____ EXTRACTED MATERIAL

<file path="src/rtl/fe_seq_pkg.sv">
package fe_seq_pkg;

  typedef enum logic [2:0] {
    ST_IDLE,
    ST_TRIG,
    ST_GAP,
    ST_HOLD,
    ST_DLY,
    ST_MUX,
    ST_RST
  } seqState_e;

  // strobes from control to datapath
  typedef struct packed {
    logic latch;      // capture settings, clear cycle count
    logic loadGap;    // arm the trigger-to-hold timer
    logic loadDly;    // arm the hold-to-readout timer
    logic loadRst;    // arm the chip reset timer
    logic nextCycle;  // one readout cycle finished
    logic trigPulse;  // trigger phase on the chip line
    logic holdPulse;  // hold phase on the chip line
    logic inMux;      // multiplexer train running
    logic rstPhase;   // chip reset phase
    logic busy;
  } seqStrobe_t;

  function automatic logic anodeMode(input logic [2:0] m);
    return (m == 3'd0) || (m == 3'd4);
  endfunction

  function automatic logic dynodeMode(input logic [2:0] m);
    return (m == 3'd6);
  endfunction

endpackage

</file>
<file path="src/rtl/fe_seq_ctrl.sv">
module fe_seq_ctrl
  import fe_seq_pkg::*;
(
  input  logic       clk,
  input  logic       rstN,
  input  logic       start,
  input  logic       tmrZero,
  input  logic       muxDone,
  input  logic       burstDone,
  output seqStrobe_t stb
);

  seqState_e state, stateNxt;

  always_ff @(posedge clk or negedge rstN) begin
    if (!rstN) state <= ST_IDLE;
    else       state <= stateNxt;
  end

  always_comb begin
    stateNxt = state;
    stb      = '0;
    stb.busy = (state != ST_IDLE);
    unique case (state)
      ST_IDLE: begin
        if (start) begin
          stb.latch = 1'b1;
          stateNxt  = ST_TRIG;
        end
      end
      ST_TRIG: begin
        stb.trigPulse = 1'b1;
        stb.loadGap   = 1'b1;
        stateNxt      = ST_GAP;
      end
      ST_GAP: begin
        if (tmrZero) stateNxt = ST_HOLD;
      end
      ST_HOLD: begin
        stb.holdPulse = 1'b1;
        stb.loadDly   = 1'b1;
        stateNxt      = ST_DLY;
      end
      ST_DLY: begin
        if (tmrZero) stateNxt = ST_MUX;
      end
      ST_MUX: begin
        stb.inMux = 1'b1;
        if (muxDone) begin
          stb.loadRst = 1'b1;
          stateNxt    = ST_RST;
        end
      end
      ST_RST: begin
        stb.rstPhase = 1'b1;
        if (tmrZero) begin
          stb.nextCycle = 1'b1;
          stateNxt      = burstDone ? ST_IDLE : ST_TRIG;
        end
      end
      default: stateNxt = ST_IDLE;
    endcase
  end

endmodule

</file>
<file path="src/rtl/fe_seq_dpath.sv">
module fe_seq_dpath
  import fe_seq_pkg::*;
#(
  parameter int NUM_CH     = 16,
  parameter int DLY_W      = 13,
  parameter int MUX_DIV    = 134,
  parameter int TH_GAP     = 19,
  parameter int NUM_CYCLES = 256,
  parameter int RST_LEN    = 4
) (
  input  logic             clk,
  input  logic             rstN,
  input  seqStrobe_t       stb,
  input  logic [DLY_W-1:0] holdDelay,
  input  logic [2:0]       mode,
  input  logic             lowGainOnly,
  output logic             tmrZero,
  output logic             muxDone,
  output logic             burstDone,
  output logic             chipClk,
  output logic             chipRst,
  output logic             adcConv,
  output logic             dpWr,
  output logic             dpRst,
  output logic             aciTrig,
  output logic             dciTrig,
  output logic             busy
);

  localparam int NUM_MUX = 2 * NUM_CH;
  localparam int MUX_W   = $clog2(NUM_MUX);
  localparam int PH_W    = $clog2(MUX_DIV);
  localparam int CYC_W   = $clog2(NUM_CYCLES);
  localparam int HALF    = MUX_DIV / 2;
  localparam logic [DLY_W-1:0] GAP_LD  = DLY_W'(TH_GAP - 1);
  localparam logic [DLY_W-1:0] RST_LD  = DLY_W'(RST_LEN - 1);
  localparam logic [PH_W-1:0]  PH_LAST = PH_W'(MUX_DIV - 1);

  logic [2:0]       modeQ;
  logic             lgQ;
  logic [DLY_W-1:0] dlyQ;
  logic [DLY_W-1:0] tmr;
  logic [PH_W-1:0]  ph;
  logic [MUX_W-1:0] muxIdx;
  logic [CYC_W-1:0] cyc;
  logic [MUX_W-1:0] lastIdx;

  always_ff @(posedge clk or negedge rstN) begin
    if (!rstN) begin
      modeQ <= '0;
      lgQ   <= 1'b0;
      dlyQ  <= '0;
    end else if (stb.latch) begin
      modeQ <= mode;
      lgQ   <= lowGainOnly;
      dlyQ  <= holdDelay;
    end
  end

  always_ff @(posedge clk or negedge rstN) begin
    if (!rstN)              tmr <= '0;
    else if (stb.loadGap)   tmr <= GAP_LD;
    else if (stb.loadDly)   tmr <= dlyQ;
    else if (stb.loadRst)   tmr <= RST_LD;
    else if (tmr != '0)     tmr <= tmr - 1'b1;
  end

  always_ff @(posedge clk or negedge rstN) begin
    if (!rstN) begin
      ph     <= '0;
      muxIdx <= '0;
    end else if (!stb.inMux) begin
      ph     <= '0;
      muxIdx <= '0;
    end else if (ph == PH_LAST) begin
      ph     <= '0;
      muxIdx <= muxIdx + 1'b1;
    end else begin
      ph <= ph + 1'b1;
    end
  end

  always_ff @(posedge clk or negedge rstN) begin
    if (!rstN)              cyc <= '0;
    else if (stb.latch)     cyc <= '0;
    else if (stb.nextCycle) cyc <= cyc + 1'b1;
  end

  assign lastIdx   = lgQ ? MUX_W'(NUM_CH - 1) : MUX_W'(NUM_MUX - 1);
  assign tmrZero   = (tmr == '0);
  assign muxDone   = stb.inMux && (ph == PH_LAST) && (muxIdx == lastIdx);
  assign burstDone = (cyc == CYC_W'(NUM_CYCLES - 1));

  assign chipClk = stb.trigPulse || stb.holdPulse ||
                   (stb.inMux && (ph < PH_W'(HALF)));
  assign chipRst = stb.rstPhase;
  assign adcConv = stb.inMux && (ph == PH_W'(HALF));
  assign dpWr    = stb.inMux && (ph == PH_W'(HALF + 1));
  assign dpRst   = stb.trigPulse && (cyc == '0);
  assign aciTrig = stb.trigPulse && anodeMode(modeQ);
  assign dciTrig = stb.trigPulse && dynodeMode(modeQ);
  assign busy    = stb.busy;

endmodule

</file>
<file path="src/rtl/fe_readout_seq.sv">
module fe_readout_seq
  import fe_seq_pkg::*;
#(
  parameter int NUM_CH     = 16,
  parameter int DLY_W      = 13,
  parameter int MUX_DIV    = 134,  // at least 4
  parameter int TH_GAP     = 19,   // at least 1
  parameter int NUM_CYCLES = 256,  // at least 2
  parameter int RST_LEN    = 4     // at least 1
) (
  input  logic             clk,
  input  logic             rstN,
  input  logic             start,
  input  logic [DLY_W-1:0] holdDelay,
  input  logic [2:0]       mode,
  input  logic             lowGainOnly,
  output logic             chipClk,
  output logic             chipRst,
  output logic             adcConv,
  output logic             dpWr,
  output logic             dpRst,
  output logic             aciTrig,
  output logic             dciTrig,
  output logic             busy
);

  seqStrobe_t stb;
  logic       tmrZero;
  logic       muxDone;
  logic       burstDone;

  fe_seq_ctrl ctrl_i (
    .clk       (clk),
    .rstN      (rstN),
    .start     (start),
    .tmrZero   (tmrZero),
    .muxDone   (muxDone),
    .burstDone (burstDone),
    .stb       (stb)
  );

  fe_seq_dpath #(
    .NUM_CH     (NUM_CH),
    .DLY_W      (DLY_W),
    .MUX_DIV    (MUX_DIV),
    .TH_GAP     (TH_GAP),
    .NUM_CYCLES (NUM_CYCLES),
    .RST_LEN    (RST_LEN)
  ) dpath_i (
    .clk         (clk),
    .rstN        (rstN),
    .stb         (stb),
    .holdDelay   (holdDelay),
    .mode        (mode),
    .lowGainOnly (lowGainOnly),
    .tmrZero     (tmrZero),
    .muxDone     (muxDone),
    .burstDone   (burstDone),
    .chipClk     (chipClk),
    .chipRst     (chipRst),
    .adcConv     (adcConv),
    .dpWr        (dpWr),
    .dpRst       (dpRst),
    .aciTrig     (aciTrig),
    .dciTrig     (dciTrig),
    .busy        (busy)
  );

endmodule

</file>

________

Copy out each line of the material above that holds the word "typedef".

■ ANSWER TO THIS PROBLEM ■
  typedef enum logic [2:0] {
  typedef struct packed {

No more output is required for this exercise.